Step 4: Rolling KV Cache

Transformers use a “KV cache” to store past frame representations, avoiding recomputation. For long videos, this cache should roll—drop the oldest frames as new ones arrive.

Prior methods mistakenly used a fixed cache in training and a rolling cache when generating, creating a mismatch and visual artifacts.

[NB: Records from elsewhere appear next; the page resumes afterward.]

$ cat src/rtl/pipelined_adder.sv
// Segmented, back-pressurable adder/subtractor: one SEG_W slice per stage,
// operand skew in front of each slice and result alignment behind it.
module pipelined_adder
  import alu_pkg::*;
#(
  parameter int WIDTH = 32,
  parameter int SEG_W = 8
) (
  input  logic             clk,
  input  logic             reset,
  input  logic             in_valid,
  output logic             in_ready,
  input  logic [WIDTH-1:0] a,
  input  logic [WIDTH-1:0] b,
  input  logic             cin,
  input  logic             sub,
  input  logic             sign,
  output logic             out_valid,
  input  logic             out_ready,
  output logic [WIDTH-1:0] s,
  output logic             cout,
  output logic             z,
  output logic             v,
  output logic             n
);

  localparam int STAGES = (SEG_W > 0) ? (WIDTH / SEG_W) : 1;

  if (!seg_width_ok(WIDTH, SEG_W)) begin : g_bad_seg_w
    $error("pipelined_adder: WIDTH must be a positive multiple of SEG_W");
  end

  logic             adv;
  logic [WIDTH-1:0] b_eff;
  logic             c0;
  logic [STAGES-1:0] stage_valid;
  logic [STAGES-1:0] stage_carry;
  logic [STAGES-1:0] zero_aligned;
  logic [WIDTH-1:0]  s_aligned;
  logic              top_c_msb;
  logic [1:0]        mode_q [STAGES];
  logic [FLAG_COUNT-1:0] flags;
  logic              sign_out;
  logic              sub_out;

  assign adv      = !out_valid | out_ready;
  assign in_ready = adv;
  assign b_eff    = sub ? ~b : b;
  assign c0       = cin ^ sub;

  // sign/sub travel alongside the beat so the flags use the beat's own mode.
  always_ff @(posedge clk) begin
    if (reset) begin
      for (int k = 0; k < STAGES; k++) mode_q[k] <= 2'b00;
    end else if (adv) begin
      mode_q[0] <= {sign, sub};
      for (int k = 1; k < STAGES; k++) mode_q[k] <= mode_q[k-1];
    end
  end

  for (genvar j = 0; j < STAGES; j++) begin : g_seg
    localparam int LO    = j * SEG_W;
    localparam int DELAY = STAGES - 1 - j;

    logic [SEG_W-1:0] op_a;
    logic [SEG_W-1:0] op_b;
    logic             seg_cin;
    logic             seg_vin;
    logic [SEG_W-1:0] seg_sum;
    logic             seg_zero;
    logic             seg_c_msb;

    if (j == 0) begin : g_first
      assign op_a    = a[LO +: SEG_W];
      assign op_b    = b_eff[LO +: SEG_W];
      assign seg_cin = c0;
      assign seg_vin = in_valid;
    end else begin : g_skew
      logic [SEG_W-1:0] a_sk [j];
      logic [SEG_W-1:0] b_sk [j];

      always_ff @(posedge clk) begin
        if (reset) begin
          for (int i = 0; i < j; i++) begin
            a_sk[i] <= '0;
            b_sk[i] <= '0;
          end
        end else if (adv) begin
          a_sk[0] <= a[LO +: SEG_W];
          b_sk[0] <= b_eff[LO +: SEG_W];
          for (int i = 1; i < j; i++) begin
            a_sk[i] <= a_sk[i-1];
            b_sk[i] <= b_sk[i-1];
          end
        end
      end

      assign op_a    = a_sk[j-1];
      assign op_b    = b_sk[j-1];
      assign seg_cin = stage_carry[j-1];
      assign seg_vin = stage_valid[j-1];
    end

    adder_seg_stage #(.SEG_W(SEG_W)) u_stage (
      .clk       (clk),
      .reset     (reset),
      .en        (adv),
      .valid_in  (seg_vin),
      .a_seg     (op_a),
      .b_seg     (op_b),
      .cin       (seg_cin),
      .sum_seg   (seg_sum),
      .cout      (stage_carry[j]),
      .zero      (seg_zero),
      .valid_out (stage_valid[j]),
      .c_msb     (seg_c_msb)
    );

    if (j == STAGES - 1) begin : g_msb
      assign top_c_msb = seg_c_msb;
    end else begin : g_no_msb
      logic unused_c_msb;
      assign unused_c_msb = seg_c_msb;
    end

    if (DELAY == 0) begin : g_direct
      assign s_aligned[LO +: SEG_W] = seg_sum;
      assign zero_aligned[j]        = seg_zero;
    end else begin : g_align
      // Early segments wait here until the top segment catches up.
      logic [SEG_W:0] r_sk [DELAY];

      always_ff @(posedge clk) begin
        if (reset) begin
          for (int i = 0; i < DELAY; i++) r_sk[i] <= '0;
        end else if (adv) begin
          r_sk[0] <= {seg_zero, seg_sum};
          for (int i = 1; i < DELAY; i++) r_sk[i] <= r_sk[i-1];
        end
      end

      assign s_aligned[LO +: SEG_W] = r_sk[DELAY-1][SEG_W-1:0];
      assign zero_aligned[j]        = r_sk[DELAY-1][SEG_W];
    end
  end

  assign sign_out = mode_q[STAGES-1][1];
  assign sub_out  = mode_q[STAGES-1][0];

  always_comb begin
    flags         = '0;
    flags[FLAG_C] = stage_carry[STAGES-1];
    flags[FLAG_Z] = &zero_aligned;
    flags[FLAG_N] = sign_out ? s_aligned[WIDTH-1]
                             : (sub_out & !stage_carry[STAGES-1]);
    flags[FLAG_V] = sign_out ? (stage_carry[STAGES-1] ^ top_c_msb)
                             : (sub_out ? !stage_carry[STAGES-1] : stage_carry[STAGES-1]);
  end

  assign out_valid = stage_valid[STAGES-1];
  assign s         = s_aligned;
  assign cout      = flags[FLAG_C];
  assign z         = flags[FLAG_Z];
  assign v         = flags[FLAG_V];
  assign n         = flags[FLAG_N];

endmodule

$ cat config.mk
export PLATFORM = sky130hd
export DESIGN_NAME = pipelined_adder
export DESIGN_NICKNAME = d
export VERILOG_FILES = /design/src/rtl/alu_pkg.sv /design/src/rtl/adder_seg_stage.sv /design/src/rtl/pipelined_adder.sv
export SDC_FILE = /design/constraint.sdc
export NUM_CORES = 1
export LEC_CHECK = 0
export ABC_CLOCK_PERIOD_IN_PS = 5600
export CORE_MARGIN = 3
export CORE_UTILIZATION = 55
export CTS_CLUSTER_SIZE = 28
export DETAILED_ROUTE_END_ITERATION = 8
export DONT_BUFFER_PORTS = 1
export PLACE_DENSITY = 0.72
export SYNTH_ARGS = -nofsm -noshare
export SYNTH_HDL_FRONTEND = slang
export SYNTH_SLANG_ARGS = --single-unit
$ cat constraint.sdc
create_clock -name clk -period 5.6 [get_ports clk]
set_clock_uncertainty 0.05 [all_clocks]
set_input_delay 1.68 -clock clk [delete_from_list [all_inputs] [get_ports clk]]
set_output_delay 1.68 -clock clk [all_outputs]
set_load 0.01 [all_outputs]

Self-Forcing++ uses a rolling KV cache consistently in both, eliminating this problem.

Rethinking Long-Video Evaluation

Self-Forcing++ also addresses flaws in how long videos are evaluated.

A comparison showing that the VBench benchmark’s image and aesthetic quality scores are unreliable, often rating over-exposed or degraded frames higher than well-exposed ones.

Figure 3: VBench can reward degraded or over-exposed frames with high scores, making it unreliable for evaluating long videos.

The common benchmark, VBench, uses older scoring models biased toward over-exposed imagery. The authors introduce Visual Stability, a metric leveraging the modern multimodal Gemini-2.5-Pro to detect over-exposure and degradation, scoring videos from 0–100.

Results: Outperforming the Competition

When tested on extended video generation (50s, 75s, 100s), Self-Forcing++ beats all baselines by a wide margin.

Table comparing the performance of various models on 5-second and 50-second video generation tasks. Self-Forcing++ shows top performance, especially in Dynamic Degree and Visual Stability for long videos.

Table 1: On 50-second videos, Self-Forcing++ (“Ours”) achieves massive gains in Dynamic Degree (motion persistence) and Visual Stability over baselines.

Table comparing the performance of various models on 75-second and 100-second video generation tasks. Self-Forcing++ maintains its lead as the video length increases.

Table 2: On 75s and 100s videos, baselines collapse or degrade; Self-Forcing++ maintains strong motion and stability.

Qualitative Comparison

A grid of video frames comparing different models over 100 seconds. Baselines like CausVid and Self-Forcing show severe quality degradation, while “Ours” (Self-Forcing++) remains stable and clear.

Figure 4: In a 100-second reef scene, baselines suffer over-exposure and detail loss, while Self-Forcing++ preserves vivid colors and structure throughout.

The Power of Scaling

One especially promising result: scaling training compute directly extends video length capability—without needing long-video datasets.

A grid showing how video quality improves with an increased training budget. At a 25x budget, Self-Forcing++ can generate a coherent 255-second video.

Figure 6: Increasing training budget improves stability. At 25× budget, the model produces a 255-second (4 min 15 sec) coherent video—50× longer than the baseline.

With the standard (1×) budget, videos break quickly. At 8× and 20×, motion coherence and detail persist. At 25×, the model generates a stable, high-fidelity elephant clip lasting 255 seconds—nearly the maximum length the base model’s position embeddings can support.

Conclusion: Towards True Long-Form AI Video

Self-Forcing++ elegantly closes the training–inference gap for autoregressive video models. By making the student face and fix its own errors mid-rollout, guided by a short-horizon teacher, it achieves stable minute-scale generation without long-video training data.

Key takeaways:

  1. Recovery training matters: Models must learn to correct accumulated errors for long-term stability.
  2. Short-video teachers can train long-video students: Teacher guidance on sampled degraded windows is enough to extend generation horizons dramatically.
  3. Scaling works: More compute yields longer, better videos without new datasets.

This is a pivotal step toward AI that can create not just fleeting clips, but entire, coherent scenes and narratives. Though challenges like long-term memory and training efficiency remain, Self-Forcing++ lays a strong foundation for the next generation of long-form video synthesis.